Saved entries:
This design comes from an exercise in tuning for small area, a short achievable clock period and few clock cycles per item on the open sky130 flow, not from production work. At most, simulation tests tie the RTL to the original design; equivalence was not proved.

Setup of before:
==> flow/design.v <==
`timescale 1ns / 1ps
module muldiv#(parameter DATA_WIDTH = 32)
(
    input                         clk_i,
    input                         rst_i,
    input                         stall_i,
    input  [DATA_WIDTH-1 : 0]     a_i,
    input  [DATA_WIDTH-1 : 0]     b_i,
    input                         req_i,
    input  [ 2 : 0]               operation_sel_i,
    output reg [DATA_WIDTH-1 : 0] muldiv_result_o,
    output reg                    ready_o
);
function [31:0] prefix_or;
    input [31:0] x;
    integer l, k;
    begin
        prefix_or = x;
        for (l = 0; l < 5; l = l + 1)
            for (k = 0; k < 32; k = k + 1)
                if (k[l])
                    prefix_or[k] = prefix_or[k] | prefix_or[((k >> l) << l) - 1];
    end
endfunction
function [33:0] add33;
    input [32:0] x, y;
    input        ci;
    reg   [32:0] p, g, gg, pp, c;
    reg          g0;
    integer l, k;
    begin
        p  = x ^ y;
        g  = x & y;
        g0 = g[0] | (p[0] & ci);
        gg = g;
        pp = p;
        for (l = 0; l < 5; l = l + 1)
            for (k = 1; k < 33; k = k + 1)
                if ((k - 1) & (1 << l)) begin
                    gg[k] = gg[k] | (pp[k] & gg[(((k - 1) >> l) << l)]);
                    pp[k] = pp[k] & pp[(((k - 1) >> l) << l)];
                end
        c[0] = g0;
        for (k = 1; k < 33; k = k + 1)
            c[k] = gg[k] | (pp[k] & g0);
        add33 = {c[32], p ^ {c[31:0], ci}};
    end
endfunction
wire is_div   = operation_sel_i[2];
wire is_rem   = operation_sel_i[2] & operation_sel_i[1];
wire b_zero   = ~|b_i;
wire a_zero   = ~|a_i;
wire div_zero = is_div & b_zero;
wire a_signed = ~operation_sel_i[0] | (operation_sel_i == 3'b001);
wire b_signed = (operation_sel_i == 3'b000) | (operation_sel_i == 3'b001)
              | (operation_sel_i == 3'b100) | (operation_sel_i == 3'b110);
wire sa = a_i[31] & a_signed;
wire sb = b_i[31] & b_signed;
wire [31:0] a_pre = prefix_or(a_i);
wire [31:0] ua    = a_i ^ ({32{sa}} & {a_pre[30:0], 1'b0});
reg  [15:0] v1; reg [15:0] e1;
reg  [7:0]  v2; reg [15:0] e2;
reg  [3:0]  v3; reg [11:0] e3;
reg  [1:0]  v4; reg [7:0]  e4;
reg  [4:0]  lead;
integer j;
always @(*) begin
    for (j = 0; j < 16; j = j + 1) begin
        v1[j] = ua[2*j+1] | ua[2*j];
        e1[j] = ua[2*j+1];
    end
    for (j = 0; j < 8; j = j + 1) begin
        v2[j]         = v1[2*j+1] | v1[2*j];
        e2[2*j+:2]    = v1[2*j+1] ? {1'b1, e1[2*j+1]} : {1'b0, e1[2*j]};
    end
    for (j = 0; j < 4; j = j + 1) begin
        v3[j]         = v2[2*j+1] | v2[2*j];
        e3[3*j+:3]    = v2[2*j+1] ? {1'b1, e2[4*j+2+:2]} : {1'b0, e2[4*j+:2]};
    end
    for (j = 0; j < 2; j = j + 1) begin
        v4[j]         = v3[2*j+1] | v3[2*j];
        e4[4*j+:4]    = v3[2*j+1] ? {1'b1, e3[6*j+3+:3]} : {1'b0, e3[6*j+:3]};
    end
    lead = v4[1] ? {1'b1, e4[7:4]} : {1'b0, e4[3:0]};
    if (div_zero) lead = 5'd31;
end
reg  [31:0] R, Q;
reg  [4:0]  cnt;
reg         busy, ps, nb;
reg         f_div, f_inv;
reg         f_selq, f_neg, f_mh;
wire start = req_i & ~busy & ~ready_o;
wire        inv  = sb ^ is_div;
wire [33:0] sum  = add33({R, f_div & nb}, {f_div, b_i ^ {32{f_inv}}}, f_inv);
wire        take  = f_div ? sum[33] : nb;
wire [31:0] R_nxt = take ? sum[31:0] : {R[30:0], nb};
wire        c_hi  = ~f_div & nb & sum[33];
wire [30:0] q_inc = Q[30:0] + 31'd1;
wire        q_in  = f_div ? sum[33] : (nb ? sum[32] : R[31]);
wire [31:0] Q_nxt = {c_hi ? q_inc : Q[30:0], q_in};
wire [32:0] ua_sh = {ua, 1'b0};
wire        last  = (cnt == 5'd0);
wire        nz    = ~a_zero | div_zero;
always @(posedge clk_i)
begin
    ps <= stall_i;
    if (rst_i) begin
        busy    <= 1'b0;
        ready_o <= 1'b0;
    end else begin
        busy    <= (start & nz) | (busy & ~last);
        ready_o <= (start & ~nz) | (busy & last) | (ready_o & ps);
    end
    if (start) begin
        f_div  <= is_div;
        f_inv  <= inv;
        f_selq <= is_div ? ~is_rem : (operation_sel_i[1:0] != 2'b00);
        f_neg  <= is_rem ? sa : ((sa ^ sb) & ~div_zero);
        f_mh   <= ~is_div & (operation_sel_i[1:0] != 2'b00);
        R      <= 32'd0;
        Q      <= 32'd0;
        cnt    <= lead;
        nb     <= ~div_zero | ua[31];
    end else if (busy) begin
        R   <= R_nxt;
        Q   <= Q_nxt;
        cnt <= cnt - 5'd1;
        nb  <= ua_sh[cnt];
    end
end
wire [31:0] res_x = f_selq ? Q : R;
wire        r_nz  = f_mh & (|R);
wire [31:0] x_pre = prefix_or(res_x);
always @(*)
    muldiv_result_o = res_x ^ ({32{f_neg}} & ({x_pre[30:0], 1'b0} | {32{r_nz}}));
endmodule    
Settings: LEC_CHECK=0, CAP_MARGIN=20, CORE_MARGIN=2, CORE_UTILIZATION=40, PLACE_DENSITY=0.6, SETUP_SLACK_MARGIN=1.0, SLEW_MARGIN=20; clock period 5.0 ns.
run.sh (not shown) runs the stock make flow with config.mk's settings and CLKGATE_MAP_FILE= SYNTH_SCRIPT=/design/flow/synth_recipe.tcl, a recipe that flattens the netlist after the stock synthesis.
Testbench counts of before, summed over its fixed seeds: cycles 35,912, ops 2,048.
...
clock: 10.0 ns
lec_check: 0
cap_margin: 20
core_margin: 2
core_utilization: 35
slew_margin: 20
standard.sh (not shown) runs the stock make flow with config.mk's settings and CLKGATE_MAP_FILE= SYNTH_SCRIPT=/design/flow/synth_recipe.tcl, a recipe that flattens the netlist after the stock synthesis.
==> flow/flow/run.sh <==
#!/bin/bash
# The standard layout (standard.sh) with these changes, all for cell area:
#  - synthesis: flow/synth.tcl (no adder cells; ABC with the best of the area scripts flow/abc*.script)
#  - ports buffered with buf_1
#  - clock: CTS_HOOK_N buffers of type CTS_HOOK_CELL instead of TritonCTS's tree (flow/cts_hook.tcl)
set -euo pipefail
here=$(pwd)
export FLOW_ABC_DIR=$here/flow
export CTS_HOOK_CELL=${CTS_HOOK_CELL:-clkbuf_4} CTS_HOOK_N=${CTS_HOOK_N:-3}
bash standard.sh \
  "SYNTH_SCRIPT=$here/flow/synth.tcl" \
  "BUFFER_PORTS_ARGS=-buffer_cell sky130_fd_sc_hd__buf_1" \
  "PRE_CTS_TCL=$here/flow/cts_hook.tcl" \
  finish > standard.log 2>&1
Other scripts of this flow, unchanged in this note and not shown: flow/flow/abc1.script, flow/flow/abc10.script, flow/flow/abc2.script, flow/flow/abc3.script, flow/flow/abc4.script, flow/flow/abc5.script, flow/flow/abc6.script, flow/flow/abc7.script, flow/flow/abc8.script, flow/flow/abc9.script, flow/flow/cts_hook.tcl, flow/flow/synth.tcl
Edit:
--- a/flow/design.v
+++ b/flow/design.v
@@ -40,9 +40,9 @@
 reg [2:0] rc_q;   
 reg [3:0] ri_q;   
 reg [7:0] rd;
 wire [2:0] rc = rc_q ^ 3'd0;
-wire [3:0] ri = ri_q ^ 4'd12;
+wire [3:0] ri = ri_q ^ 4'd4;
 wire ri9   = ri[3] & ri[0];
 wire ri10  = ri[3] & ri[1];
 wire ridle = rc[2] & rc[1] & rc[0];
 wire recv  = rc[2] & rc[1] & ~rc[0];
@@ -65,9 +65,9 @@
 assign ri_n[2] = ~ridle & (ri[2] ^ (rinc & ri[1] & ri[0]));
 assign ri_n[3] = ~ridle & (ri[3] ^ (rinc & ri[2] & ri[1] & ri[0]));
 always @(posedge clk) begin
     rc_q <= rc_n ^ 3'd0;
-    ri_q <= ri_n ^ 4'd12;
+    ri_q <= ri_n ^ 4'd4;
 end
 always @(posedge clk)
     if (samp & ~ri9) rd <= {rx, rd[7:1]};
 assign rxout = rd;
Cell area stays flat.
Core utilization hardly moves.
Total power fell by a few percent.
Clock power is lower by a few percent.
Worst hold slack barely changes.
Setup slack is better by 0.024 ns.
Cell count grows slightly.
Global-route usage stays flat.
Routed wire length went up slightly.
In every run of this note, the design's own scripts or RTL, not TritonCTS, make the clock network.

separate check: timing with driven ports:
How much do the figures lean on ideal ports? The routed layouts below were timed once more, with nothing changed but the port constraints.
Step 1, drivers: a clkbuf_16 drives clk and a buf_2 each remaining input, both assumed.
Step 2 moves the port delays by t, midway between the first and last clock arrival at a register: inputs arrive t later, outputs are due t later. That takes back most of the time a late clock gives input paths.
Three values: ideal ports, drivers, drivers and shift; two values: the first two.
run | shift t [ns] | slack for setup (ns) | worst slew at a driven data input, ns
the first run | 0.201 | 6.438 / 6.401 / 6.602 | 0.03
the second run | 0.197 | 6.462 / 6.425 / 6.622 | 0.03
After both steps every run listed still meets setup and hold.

**WHAT THE TASK REQUIRES:**
Looking at the entries above, can you reproduce exactly the lines from the one that holds "separate check: timing" through the one that holds "After both steps", and only those?

**RESPONSE:**
separate check: timing with driven ports:
How much do the figures lean on ideal ports? The routed layouts below were timed once more, with nothing changed but the port constraints.
Step 1, drivers: a clkbuf_16 drives clk and a buf_2 each remaining input, both assumed.
Step 2 moves the port delays by t, midway between the first and last clock arrival at a register: inputs arrive t later, outputs are due t later. That takes back most of the time a late clock gives input paths.
Three values: ideal ports, drivers, drivers and shift; two values: the first two.
run | shift t [ns] | slack for setup (ns) | worst slew at a driven data input, ns
the first run | 0.201 | 6.438 / 6.401 / 6.602 | 0.03
the second run | 0.197 | 6.462 / 6.425 / 6.622 | 0.03
After both steps every run listed still meets setup and hold.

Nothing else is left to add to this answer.